Jacqueline Scott-Lemoine (October 28, 1923 – July 9, 2011) was a Haitian-Senegalese actress and writer. Her inter-continental career serves as an example of the 20th-century back-to-Africa movement.

== Early life and education ==
Jacqueline Scott was born in 1923 in Port-au-Prince, Haiti. She was descended from enslaved people brought from Africa, like most Haitians.

In the late 1940s and early '50s, she discovered an interest in theater in Haiti, a milieu that was enriched at the time by visits from the Jean-Louis Barrault Company, Aimé Césaire, Jean-Paul Sartre, and Louis Jouvet. She studied at the center of dramatic arts at the Haitian Institut Français, as well as at the dramatic arts conservatory in Port-au-Prince.

== Career ==
Finding life under the François Duvalier regime unbearable, she moved in 1962 to France, where she worked at the Office de Radiodiffusion Télévision Française. As a comedic performer, she appeared in a stage adaptation of Gouverneurs de la rosée by the Haitian author Jacques Roumain. The director Jean-Marie Serreau noticed her when he came to see the show, and he chose her to create the role of Madame Christophe in the Aimé Césaire play La Tragédie du roi Christophe in 1964. It was while working on this show that she met her future husband, fellow actor and Haitian expatriate Lucien Lemoine, whom she married later that year. The show toured Europe, and in April 1966 the troupe performed it in Senegal as part of the first World Festival of Black Arts. After that, Scott-Lemoine and her husband decided to settle in Senegal. She would become a citizen a decade later, in 1976.

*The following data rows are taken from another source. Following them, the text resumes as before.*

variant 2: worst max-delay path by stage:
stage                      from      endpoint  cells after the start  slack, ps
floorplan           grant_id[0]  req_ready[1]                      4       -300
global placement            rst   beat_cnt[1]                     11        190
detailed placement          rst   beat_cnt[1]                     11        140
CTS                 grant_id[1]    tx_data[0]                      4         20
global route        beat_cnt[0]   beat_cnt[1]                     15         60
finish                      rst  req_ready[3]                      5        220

She continued her acting career in Senegal, notably appearing in La fête à Harlem, written and directed by the American Melvin Van Peebles, and Jean Genet's Les Nègres, directed by Roger Blain. For 18 years, she performed in these and various other pieces in the repertoire of Dakar's Daniel Sorano National Theater, under the direction of Raymond Hermantier, Maurice Sonar Senghor, Jean-Pierre Leurs, and others. She also worked in film, notably appearing in Piero Vivarelli's The Black Decameron (1972) and the Moroccan director Souheil Ben-Barka's Amok (1982).

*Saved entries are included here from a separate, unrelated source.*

===== src/rtl/median_window_3x3.sv =====
// Streaming 3x3 window generator: two line buffers plus a 3x3 shift window over a
// raster pixel stream. Emits one registered window per interior pixel position.
module median_window_3x3 #(
    parameter int DATA_W = 8,
    parameter int IMG_W  = 64,
    parameter int IMG_H  = 64,
    parameter int COL_W  = $clog2(IMG_W),
    parameter int ROW_W  = $clog2(IMG_H)
) (
    input  logic                clk,
    input  logic                rst_n,
    input  logic                restart,
    input  logic [DATA_W-1:0]   in_data,
    input  logic                in_valid,
    output logic                in_ready,
    output logic [9*DATA_W-1:0] out_win,
    output logic [COL_W-1:0]    out_col,
    output logic [ROW_W-1:0]    out_row,
    output logic                out_valid,
    input  logic                out_ready,
    output logic                frame_done
);

    logic [COL_W-1:0] col;
    logic [ROW_W-1:0] row;
    logic             acc;
    logic             col_last;
    logic             row_last;
    logic             interior;

    logic [DATA_W-1:0] lb0 [IMG_W];
    logic [DATA_W-1:0] lb1 [IMG_W];
    logic [DATA_W-1:0] a_rd;
    logic [DATA_W-1:0] b_rd;

    // win[r][c]: r=0 oldest row, c=0 oldest column; packing gives pixel 3*r+c
    logic [2:0][2:0][DATA_W-1:0] win;

    assign in_ready = rst_n && !restart && (!out_valid || out_ready);
    assign acc      = in_valid && in_ready;

    assign col_last = (col == COL_W'(IMG_W - 1));
    assign row_last = (row == ROW_W'(IMG_H - 1));
    assign interior = (row >= ROW_W'(2)) && (col >= COL_W'(2));

    assign a_rd    = lb0[col];
    assign b_rd    = lb1[col];
    assign out_win = win;

    // Line buffers carry no reset; stale rows are masked by the row >= 2 gate
    always_ff @(posedge clk) begin
        if (acc) begin
            lb0[col] <= b_rd;
            lb1[col] <= in_data;
        end
    end

    always_ff @(posedge clk) begin
        if (!rst_n) begin
            col        <= '0;
            row        <= '0;
            win        <= '0;
            out_col    <= '0;
            out_row    <= '0;
            out_valid  <= 1'b0;
            frame_done <= 1'b0;
        end else if (restart) begin
            col        <= '0;
            row        <= '0;
            out_valid  <= 1'b0;
            frame_done <= 1'b0;
        end else if (acc) begin
            if (col_last) begin
                col <= '0;
                row <= row_last ? '0 : row + ROW_W'(1);
            end else begin
                col <= col + COL_W'(1);
            end
            for (int r = 0; r < 3; r++) begin
                win[r][0] <= win[r][1];
                win[r][1] <= win[r][2];
            end
            win[0][2]  <= a_rd;
            win[1][2]  <= b_rd;
            win[2][2]  <= in_data;
            out_valid  <= interior;
            out_col    <= col - COL_W'(1);
            out_row    <= row - ROW_W'(1);
            frame_done <= col_last && row_last;
        end else if (out_ready) begin
            out_valid  <= 1'b0;
            frame_done <= 1'b0;
        end
    end

endmodule


===== config.mk =====
export PLATFORM = sky130hd
export DESIGN_NAME = median_window_3x3
export DESIGN_NICKNAME = d
export VERILOG_FILES = /design/src/rtl/median_window_3x3.sv
export SDC_FILE = /design/constraint.sdc
export NUM_CORES = 1
export LEC_CHECK = 0
export CAP_MARGIN = 5
export CORE_MARGIN = 2
export CORE_UTILIZATION = 35
export DETAILED_ROUTE_END_ITERATION = 8
export GPL_ROUTABILITY_DRIVEN = 1
export PLACE_DENSITY = 0.46
export SYNTH_ARGS = -nofsm -noshare
export SYNTH_HDL_FRONTEND = slang
export SYNTH_SLANG_ARGS = --single-unit

===== constraint.sdc =====
create_clock -name clk -period 4.9 [get_ports clk]
set_input_delay 0.49 -clock clk [delete_from_list [all_inputs] [get_ports clk]]
set_output_delay 0.49 -clock clk [all_outputs]
set_load 0.05 [all_outputs]

==> Flow_metrics.wiki <==
{| class="wikitable"
! Metric !! Value
|-
| Total CTS buffers || about 120
|-
| Count of flip-flops with a built-in enable after synthesis || a little over 1k
|-
| Critical Path Slowest Stage Cell || dfxtp_4
|-
| DR vias || around 24k
|-
| Fraction of power spent switching nets || 20.8%
|-
| Clock tree from TritonCTS || built
|-
| RSZ-0062 raised after global routing || no
|-
| Top-area cell type share of the netlist area || about 70%
|-
| Highest fanout seen on the critical path || 65
|-
| Power share of the combinational group || between 2 and 2.5%
|-
| Number of DRC markers in iteration 0 || approximately 2.2k
|-
| Warning count from the yosys run || 0
|-
| Die boundary height || 358 um
|-
| Multi-input gate area || approximately 0.01 mm^2
|-
| Via count of the first global-routing pass || 24.3k
|-
| Post-synthesis instance area || 0.0439 mm^2
|-
| Synthesized-area fraction occupied by xor and xnor cells || less than 1%
|-
| Net count reported at finish || between 2k and 3k
|-
| DRC viols || 0
|-
| P per Cell Area || ~380 mW/mm^2
|-
| Sequential cell area in the final layout || 0.0329 mm^2
|-
| Peak VDD IR || between 0.2 and 0.3 mV
|-
| CTS Root Cell || clkbuf_16
|-
| Routed length per instance || 29.9 um
|-
| Leading cell types in the layout, fill and taps excluded || edfxtp_1, nand2_1, buf_4, mux4_2, clkbuf_16
|-
| Number of placed I/O pins || 100
|-
| Detailed-routing iteration count for the pre-antenna-repair pass || 7
|-
| Post-layout utilization of the core || approximately 40%
|-
| Final Setup Violations || 0
|-
| Biggest area contributors in the synthesized netlist || edfxtp_1, mux4_2, dfxtp_1
|-
| Remaining antenna violation count after routing || 0
|-
| Pin count of the biggest net entering global routing || 86
|-
| Synth Area in Adders || 0.171%
|-
| Maximum buffer depth of the clock tree || 3
|-
| Relative slew slack || 23.8%
|-
| Number of antenna violations at the first check in global routing || 4
|-
| Weighted congestion at the end of routability-driven global placement || slightly above 0.8
|-
| Total GRT Usage || 20.6%
|-
| Hold_buf cts || 0
|-
| FILL cells || between 10k and 15k
|-
| Layout overhead on the synthesized area || 16.2%
|-
| Sequential group share of total power || a little over half
|-
| Distinct cell type count of the synthesized netlist || between 70 and 80
|-
| Net count after synthesis || 2,487
|-
| Number of I/O port buffers || 99
|-
| Fin crit share || ~76%
|-
| Final-report hold violation count || 0
|-
| Combinational family with the most area after synthesis || multiplexers
|-
| Clock sinks || 1,128
|-
| Cell-internal power || roughly 15 mW
|-
| Outcome || complete, no violations
|-
| Psw || a little over 4 mW
|-
| Crit start category || flop
|-
| Vias per Instance || 5.44
|-
| Library cell occupying the most area in the post-synthesis netlist || edfxtp_1
|-
| Total number of placement rows || ~130
|-
| Critical path buffers and inverters || 1
|-
| Timing-limited maximum frequency || 270 MHz
|-
| H-tree lvl count || 3
|-
| Global-route wire length before repair || about 190,000 um
|-
| Kind of cell adding the most delay to the critical path || compound AO/OA/AOI/OAI gates
|-
| Final min period || between 3 and 4 ns
|-
| Hold crit path type || input pin to flop
|-
| WP data arrival || slightly above 4 ns
|-
| Core region area || about 0.12 mm^2
|-
| Post-synthesis average cell area || about 18 um^2
|-
| Final Slew Violations || 0
|-
| Share of layout cells above drive strength 1 || a little under 20%
|-
| Setup Fix Bufs, Post-CTS || 0
|-
| Fraction of the mapped netlist area in compound gates || just under 7%
|-
| Post-synthesis sequential area ratio || 74.8%
|-
| Clock network latency to the later pin of the worst-skew pair || 0.71 ns
|-
| Synth Register Bits || roughly 1.1k
|-
| Worst clock skew on the final layout || roughly 0.041 ns
|-
| Critical Path Sink Type || flop
|-
| Cell Chain, Critical Path || nor2_1, a22oi_1, a21oi_1, a31oi_1, nand2_1, o211ai_1, buf_4
|-
| Dominant synthesized flop cell || edfxtp_1
|-
| Leakage dissipation || roughly 16 nW
|-
| Cells after synthesis || 2,468
|-
| WL final || between 100,000 and 150,000 um
|-
| Horizontal extent of the die || approximately 360 um
|-
| Simple logic cell fraction of the synthesized area || 4.38%
|-
| Max Cap Viol || 0
|-
| Setup TNS || 0 ns
|-
| Setup CP Type || flop to flop
|-
| Initial core utilization || 35.4%
|-
| Multiplexer area fraction after synthesis || a little under an eighth
|-
| Total congestion overflow || 0
|-
| Commonest non-fill, non-tap cell in the layout || edfxtp_1
|-
| Total power || approximately 19 mW
|-
| Slew @ Worst Pin || 1.14 ns
|-
| Clock power share || approximately 44%
|-
| Largest stage delay on the critical path || 0.83 ns
|-
| Async SR Flop Fraction || 0%
|-
| Clock transition at the registers of the reported paths || 0.06 ns
|-
| DPL Wire Length || 81,700 um
|-
| Data required time of the worst path || roughly 5.3 ns
|-
| Die area || about 0.13 mm^2
|-
| Post-cts resize count || 0
|}
==> final timing paths <==
kind	start	endpoint	slack, ns	cells after the start
worst max-delay path	flop	lb0[11][4]	1.19	7
worst min-delay path	rst_n	row[0]	0.28	4
worst max register to register	flop	lb0[11][4]	1.19	7
worst min register to register	out_win[0]	out_win[0]	0.45	2
==> state kept, by name, summed over array words and instances, names as in the netlist, named ones only <==
| signal | cells |
|---|---|
| lb0 | 512 |
| lb1 | 512 |
| col | 6 |
| frame_done | 1 |
| out_win | 72 |
| out_valid | 1 |
| out_row | 6 |
| out_col | 6 |
| row | 6 |
==> metrics by stage <==
stage | area [um^2] | setup WS (ns) | std cells | hold slack (ns)
after floorplan | 43900 | 1.03 | 2468 | 0.518
after global placement | 47400 | 1.21 | 4210 | 0.445
after detailed placement | 47400 | 1.11 | 4210 | 0.449
after CTS | 51000 | 1.09 | 4422 | 0.240
after global routing | 51000 | 0.961 | 4422 | 0.286
final | 51000 | 1.19 | 4423 | 0.279
==> power by group through the flow <==
| stage | logic [mW] | clock network, mW | registers (mW) |
|---|---|---|---|
| finish | 0.435 | 8.48 | 10.5 |
| global route | 0.465 | 9.02 | 10.5 |
| CTS | 0.444 | 8.64 | 10.5 |
| detailed placement | 0.443 | 0 | 10.7 |
| global placement | 0.433 | 0 | 10.7 |
| floorplan | 0.161 | 0 | 10.8 |
==> Yosys cell counts (8+ instances only) <==
| library cell | count |
|---|---|
| a221o_1 | 8 |
| o21ai_1 | 10 |
| a221oi_1 | 56 |
| a22o_1 | 10 |
| nor2b_1 | 14 |
| clkbuf_1 | 71 |
| nor2_1 | 106 |
| mux2_1 | 38 |
| edfxtp_1 | 1024 |
| o21ai_0 | 34 |
| a21boi_1 | 39 |
| buf_4 | 18 |
| a22oi_1 | 64 |
| xor2_1 | 9 |
| a21oi_1 | 58 |
| mux4_2 | 143 |
| nor3_1 | 14 |
| buf_6 | 11 |
| buf_2 | 35 |
| o22ai_1 | 14 |
| nand2b_1 | 20 |
| a21boi_0 | 17 |
| and2_1 | 14 |
| mux2i_1 | 103 |
| buf_1 | 11 |
| dfxtp_1 | 104 |
| nand3_1 | 28 |
| o211a_1 | 10 |
| a31oi_1 | 19 |
| a211oi_1 | 10 |
| o221ai_1 | 9 |
| mux2_2 | 33 |
| nand2_1 | 203 |
==> cell families after synthesis <==
logic type,after synthesis
compound gates,405
xor+xnor,16
buf+inv,162
mux,317
fa+ha+maj,6
flops,1128
simple gates,434
==> tightest hold or removal path: stages <==
cell	delay [ns]
buf_2	0.11
nor2b_1	0.18
nand2_1	0.12
nor2_1	0.05
==> routing by layer <==
metal | wire length, um | vias up | track usage, % | part of all wire (%)
met5 | 14 | - | 0 | 0.011
met3 | 8410 | 203 | 4.08 | 6.4
li1 | - | 10300 | - | -
met1 | 57200 | 12800 | 28.6 | 43
met4 | 4350 | 2 | 6.64 | 3.3
met2 | 62100 | 774 | 32.5 | 47
==> final cells by class <==
type | instances | area share (%)
timing repair buffer | 260 | 4.40
clock buffer | 149 | 6.05
antenna | 1 | 0.00491
inverter | 7 | 0.0515
sequential | 1128 | 64.4
clock inverter | 63 | 1.00
multi-input combinational | 1178 | 20.1
tap | 1637 | 4.02
No activity file was read; power rests on OpenSTA's default activity.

Scott-Lemoine participated in Senegal's cultural sphere in various other ways. In 1989, she created a dance and poetry performance piece, Afrique corps mémorable, with the French-Senegalese choreographer Germaine Acogny. She also served as editor of the magazine Entracte and wrote for several other publications in Senegal and abroad. For 12 years, she and her husband produced the radio show La voix des poètes on Radiodiffusion Télévision Sénégalaise. She managed programming at the Daniel Sorano National Theater and, in the 1990s, launched a workshop for theater studies with her husband at Dakar's Cheikh Anta Diop University. The couple also taught at the Centre d'études des sciences et techniques de l'information (CESTI), a journalism school.

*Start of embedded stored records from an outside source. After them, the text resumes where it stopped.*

[src/rtl/kt_pkg.sv]
// Shared constants for the kitchen-timer preset front end: button FSM
// state codes, BCD digit limits and tick-counter width.
package kt_pkg;

  localparam logic [1:0] ST_IDLE   = 2'd0;
  localparam logic [1:0] ST_HOLD   = 2'd1;
  localparam logic [1:0] ST_REPEAT = 2'd2;
  localparam logic [1:0] ST_LOCK   = 2'd3;

  localparam logic [3:0] SEC_L_MAX = 4'd9;
  localparam logic [3:0] SEC_H_MAX = 4'd5;
  localparam logic [3:0] MIN_MAX   = 4'd9;

  localparam int TICK_CNT_W = 16;

endpackage

[src/rtl/dcounter_up.sv]
// One BCD up-counting digit with carry-in/carry-out; the up-counting
// counterpart of the down-counting borrow-chain digit.
module dcounter_up
  import kt_pkg::*;
#(
  parameter logic [3:0] maxcnt = SEC_L_MAX
) (
  input  logic       clk,
  input  logic       reset,
  input  logic       clr,
  input  logic       cin,
  output logic       cout,
  output logic [3:0] q
);

  logic [3:0] r_q;

  always_ff @(posedge clk or negedge reset) begin
    if (!reset) begin
      r_q <= 4'd0;
    end else if (clr) begin
      r_q <= 4'd0;
    end else if (cin) begin
      r_q <= (r_q == maxcnt) ? 4'd0 : r_q + 4'd1;
    end
  end

  assign q    = r_q;
  assign cout = cin && (r_q == maxcnt);

endmodule

[src/rtl/kt_repeat_fsm.sv]
// Press / hold / auto-repeat / lock state machine for one time-entry button.
// Emits a single-cycle increment request on press and on each repeat.
module kt_repeat_fsm
  import kt_pkg::*;
#(
  parameter int unsigned HOLD_TICKS   = 500,
  parameter int unsigned REPEAT_TICKS = 100
) (
  input  logic clk,
  input  logic reset,
  input  logic i_tick,
  input  logic i_en,
  input  logic i_btn,
  input  logic i_both,
  input  logic i_allUp,
  output logic o_inc
);

  localparam logic [TICK_CNT_W-1:0] HOLD_LAST   = TICK_CNT_W'(HOLD_TICKS - 1);
  localparam logic [TICK_CNT_W-1:0] REPEAT_LAST = TICK_CNT_W'(REPEAT_TICKS - 1);

  logic [1:0]            r_state;
  logic [1:0]            w_stateNext;
  logic [TICK_CNT_W-1:0] r_cnt;
  logic [TICK_CNT_W-1:0] w_cntNext;
  logic                  r_btnQ;
  logic                  w_inc;

  always_comb begin
    w_stateNext = r_state;
    w_cntNext   = r_cnt;
    w_inc       = 1'b0;
    if (!i_en) begin
      w_stateNext = ST_IDLE;
      w_cntNext   = '0;
    end else if (i_both) begin
      w_stateNext = ST_LOCK;
    end else begin
      case (r_state)
        ST_IDLE: begin
          if (i_btn && !r_btnQ) begin
            w_inc       = 1'b1;
            w_cntNext   = '0;
            w_stateNext = ST_HOLD;
          end
        end
        ST_HOLD: begin
          if (!i_btn) begin
            w_stateNext = ST_IDLE;
          end else if (i_tick) begin
            if (r_cnt == HOLD_LAST) begin
              w_inc       = 1'b1;
              w_cntNext   = '0;
              w_stateNext = ST_REPEAT;
            end else begin
              w_cntNext = r_cnt + TICK_CNT_W'(1);
            end
          end
        end
        ST_REPEAT: begin
          if (!i_btn) begin
            w_stateNext = ST_IDLE;
          end else if (i_tick) begin
            if (r_cnt == REPEAT_LAST) begin
              w_inc     = 1'b1;
              w_cntNext = '0;
            end else begin
              w_cntNext = r_cnt + TICK_CNT_W'(1);
            end
          end
        end
        default: begin
          if (i_allUp) begin
            w_stateNext = ST_IDLE;
          end
        end
      endcase
    end
  end

  // The edge detector resets to "pressed" so a button held through reset
  // must be released and pressed again before it counts.
  always_ff @(posedge clk or negedge reset) begin
    if (!reset) begin
      r_state <= ST_IDLE;
      r_cnt   <= '0;
      r_btnQ  <= 1'b1;
    end else begin
      r_state <= w_stateNext;
      r_cnt   <= w_cntNext;
      r_btnQ  <= i_btn;
    end
  end

  assign o_inc = w_inc;

endmodule

[src/rtl/kt_preset.sv]
// MM:SS preset entry: MIN/SEC buttons drive two repeat FSMs that step
// cascaded BCD digits; pressing both buttons clears the preset.
module kt_preset
  import kt_pkg::*;
#(
  parameter int unsigned HOLD_TICKS   = 500,
  parameter int unsigned REPEAT_TICKS = 100
) (
  input  logic       clk,
  input  logic       reset,
  input  logic       tick,
  input  logic       en,
  input  logic       clr,
  input  logic       btn_min,
  input  logic       btn_sec,
  output logic [3:0] min_h,
  output logic [3:0] min_l,
  output logic [3:0] sec_h,
  output logic [3:0] sec_l,
  output logic       zero
);

  logic w_both;
  logic w_allUp;
  logic w_digClr;
  logic w_incMin;
  logic w_incSec;
  logic w_secCarry;
  logic w_minCarry;
  logic w_unusedSecWrap;
  logic w_unusedMinWrap;
  logic r_zero;

  assign w_both   = en && btn_min && btn_sec;
  assign w_allUp  = !btn_min && !btn_sec;
  assign w_digClr = clr || w_both;

  kt_repeat_fsm #(.HOLD_TICKS(HOLD_TICKS), .REPEAT_TICKS(REPEAT_TICKS)) u_minFsm (
    .clk(clk), .reset(reset), .i_tick(tick), .i_en(en), .i_btn(btn_min),
    .i_both(w_both), .i_allUp(w_allUp), .o_inc(w_incMin)
  );

  kt_repeat_fsm #(.HOLD_TICKS(HOLD_TICKS), .REPEAT_TICKS(REPEAT_TICKS)) u_secFsm (
    .clk(clk), .reset(reset), .i_tick(tick), .i_en(en), .i_btn(btn_sec),
    .i_both(w_both), .i_allUp(w_allUp), .o_inc(w_incSec)
  );

  // Each field wraps on its own: the tens carry-out goes nowhere.
  dcounter_up #(.maxcnt(SEC_L_MAX)) u_secL (
    .clk(clk), .reset(reset), .clr(w_digClr), .cin(w_incSec), .cout(w_secCarry), .q(sec_l)
  );
  dcounter_up #(.maxcnt(SEC_H_MAX)) u_secH (
    .clk(clk), .reset(reset), .clr(w_digClr), .cin(w_secCarry), .cout(w_unusedSecWrap), .q(sec_h)
  );
  dcounter_up #(.maxcnt(MIN_MAX)) u_minL (
    .clk(clk), .reset(reset), .clr(w_digClr), .cin(w_incMin), .cout(w_minCarry), .q(min_l)
  );
  dcounter_up #(.maxcnt(MIN_MAX)) u_minH (
    .clk(clk), .reset(reset), .clr(w_digClr), .cin(w_minCarry), .cout(w_unusedMinWrap), .q(min_h)
  );

  always_ff @(posedge clk or negedge reset) begin
    if (!reset) begin
      r_zero <= 1'b1;
    end else begin
      r_zero <= ({min_h, min_l, sec_h, sec_l} == 16'd0);
    end
  end

  assign zero = r_zero;

endmodule

[config.mk]
export PLATFORM = sky130hd
export DESIGN_NAME = kt_preset
export DESIGN_NICKNAME = d
export VERILOG_FILES = /design/src/rtl/kt_pkg.sv /design/src/rtl/dcounter_up.sv /design/src/rtl/kt_repeat_fsm.sv /design/src/rtl/kt_preset.sv
export SDC_FILE = /design/constraint.sdc
export NUM_CORES = 1
export LEC_CHECK = 0
export CAP_MARGIN = 20
export CORE_MARGIN = 4
export CORE_UTILIZATION = 61
export CTS_BUF_LIST = sky130_fd_sc_hd__clkbuf_4
export CTS_CLUSTER_SIZE = 24
export DETAILED_ROUTE_END_ITERATION = 8
export PLACE_DENSITY = 0.82
export SLEW_MARGIN = 20
export SYNTH_ARGS = -nofsm -noshare
export SYNTH_HDL_FRONTEND = slang
export SYNTH_HIERARCHICAL = 1
export SYNTH_SLANG_ARGS = --single-unit
[constraint.sdc]
create_clock -name clk -period 3.7 [get_ports clk]
set_clock_uncertainty 0.15 [all_clocks]
set_input_delay 0.555 -clock clk [delete_from_list [all_inputs] [get_ports clk]]
set_output_delay 0.555 -clock clk [all_outputs]
set_load 0.05 [all_outputs]
==> results.toml <==
[logic_synthesis]
netlist_area_sq_mm = 0.00354
syn_nets = 422
syn_avg_cell_area_sq_um = 8.91
syn_inst = 397
synth_warnings = 6

[clocking]
clk_pin_slew_worst_paths_ns = 0.16
ctsHoldBuffers = 0
cts_setup_buffers = 0
clockBufferDepth = 2
cts_buffers = 5
h-tree-depth = 2
cts_resized = 0
cts_tree = "built"
clock_latency_ns = 0.39
cts_root_buffer = "clkbuf_4"
clock_sinks = 55

[placed_design]
placed_cells_incl_taps = 487
dpl_cell_area_sq_mm = 0.00384
gp_congestion = 0.911
dp.final_hpwl_um = 5440
io_buffers = 23

[layout]
fillers = 428
drive_gt1_frac = 0.0993
area_delta_synth_final_pct = 11.0
final_cells = 495
diodes = 0
nets = 447
final_cell_area_sq_mm = 0.00393

[critical_path]
worstSetupPathType = "reg2reg"
crit_fanout = 6
worstPathArrival_ns = 3.18
end_kind = "flop"
cp_data_required_time_ns = 3.88
cp-start-kind = "flop"

[global_routing]
met3_usage = 0.0422
grt_max_degree = 40
grt_overflow_total = 0
grtUsageMet2 = 0.377
antenna_found_initial = 0
grt_most_used_layer = "met2"
grt_pass1_wl_um = 13600
grt_pass1_vias = 3026
grt_use_met1 = 0.301
gr-usage-all-layers = 0.228

[routing]
wl_per_cell_um = 15.5
drtAntennaViolNets = 0
dr.pass1.iters = 4
dr.first_iter.drc_count = 253
wl_um = 7690
post-route-drc-count = 0
via_per_inst = 6.31
vias = 3123

[timing]
post-route-period-util = 0.812
max_freq_mhz = 333
tns_ns = 0
worstMarginPinSlew_ns = 0.910
fin_crit_ns = 3.00
hold_violations = 0
worst_slew_margin_rel = 0.393
drv_slew = 0
setup_viol = 0
fin_hold_ws_ns = 0.112
rsz0062_at_grt = "no"

[floorplan]
row_count = 27
fp.dieArea_sq_mm = 0.00708
die_h_um = 84.2
io_pins = 24
die_w_um = 84.2
core_sq_mm = 0.00557
initial_core_util = 0.635

[power_and_ir_drop]
irDropWorstVdd_uv = 216
p_per_area_mw_per_mm2 = 340
leakagePower_uw = 0.00169

[run_status]
outcome = "finished clean"

[min_path]
min_path_type = "in2async"

[flow_run]
drv_cap = 0
==> routing by layer <==
metal,part of all wire,wire length (um)
met5,0,0
met4,0.019,148
met3,0.043,328
met2,0.47,3640
met1,0.46,3580
==> sequential cells by signal (all words and copies together) (netlist names) <==
name	cells
u_secFsm/r_cnt	16
zero	1
u_secFsm/r_btnQ	1
u_minFsm/r_cnt	16
u_secL/q	4
u_minFsm/r_btnQ	1
u_minH/q	4
u_secH/q	4
u_secFsm/r_state	2
u_minFsm/r_state	2
u_minL/q	4
==> through the flow <==
step | util | setup slack [ns] | power (uW)
global placement | 0.689 | 0.522 | 981
finish | 0.704 | 0.695 | 1340
CTS | 0.704 | 0.740 | 1340
global route | 0.704 | 0.481 | 1410
floorplan | - | 0.904 | 906
detailed placement | 0.689 | 0.374 | 992
==> final cells by class <==
type / count / area (sq um) / area share
Clock buffer: 7 / 52.6 / 0.0134
Inverter: 23 / 86.3 / 0.0220
Clock inverter: 1 / 30.0 / 0.00765
Multi-Input combinational cell: 307 / 2010 / 0.512
Timing Repair Buffer: 30 / 278 / 0.0708
Tap cell: 72 / 90.1 / 0.0230
Sequential cell: 55 / 1380 / 0.352
==> final timing paths <==
kind	startpoint	end	slack, ns	cells after the start
min in group clk	u_minFsm/r_cnt[1]	u_minFsm/r_cnt[1]	0.39	2
max in group asynchronous	reset	u_minFsm/r_cnt[3]	2.49	2
hold reg to reg	u_minFsm/r_cnt[1]	u_minFsm/r_cnt[1]	0.39	2
setup / recovery	u_minFsm/r_cnt[10]	u_minH/q[3]	0.70	10
setup reg to reg	u_minFsm/r_cnt[10]	u_minH/q[3]	0.70	10
hold / removal	reset	u_secL/q[2]	0.11	1
==> layout by cell type (no fill, tap or decap), types with 3 or more instances in the layout <==
cell type,count
o21ai_0,22
a211o_1,3
nand3_1,28
nand3b_1,12
dfrtp_1,52
and3_1,6
a21oi_2,4
nor3_1,4
a21boi_0,3
nand2_2,3
ha_1,18
dfstp_2,3
and2_1,4
a21o_1,10
a31oi_1,8
a22o_1,14
nand2_1,41
clkdlybuf4s50_1,22
inv_1,23
o311ai_0,7
a21oi_1,17
mux2_2,3
nor2b_1,3
nor2_1,22
or2_2,3
buf_4,7
nand4_1,7
nand2b_1,5
nor4_1,10
clkbuf_4,7
o31ai_1,5
and4b_2,3
or3_1,7
==> worst max-delay path, stage by stage, from the launching register on <==
cell and delay, ns:
dfrtp_1 0.45, or4_1 0.62, nor3_1 0.23, nand4_1 0.12, o22ai_1 0.12, and4b_1 0.34, inv_1 0.10, nor2_1 0.32
and4b_2 0.27, o21ai_0 0.09, a21oi_1 0.14
==> power breakdown <==
part | switching (uW) | internal [uW]
clock | 191 | 158
sequential | 22.0 | 620
combinational | 203 | 141
total | 416 | 920
(Power assumes the default switching activity.)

In 2005, she published Les Nuits de Tulussia, a collection of short stories and novellas, with the publisher Présence Africaine. Later, in 2007, she published the play La ligne de crête.

== Later years ==
Scott-Lemoine's final performance came at the 40th anniversary celebration of the Daniel Sorano National Theater, where she played the queen mother in Cheik Aliou Ndao's L'Exil d'Albouri.

She died in 2011 at age 87, in Dakar, a year after the death of her husband.

== Selected works ==

- Les Nuits de Tulussia, Présence africaine, Paris, 2005.
- La ligne de crête, Nègre International, Dakar, 2007.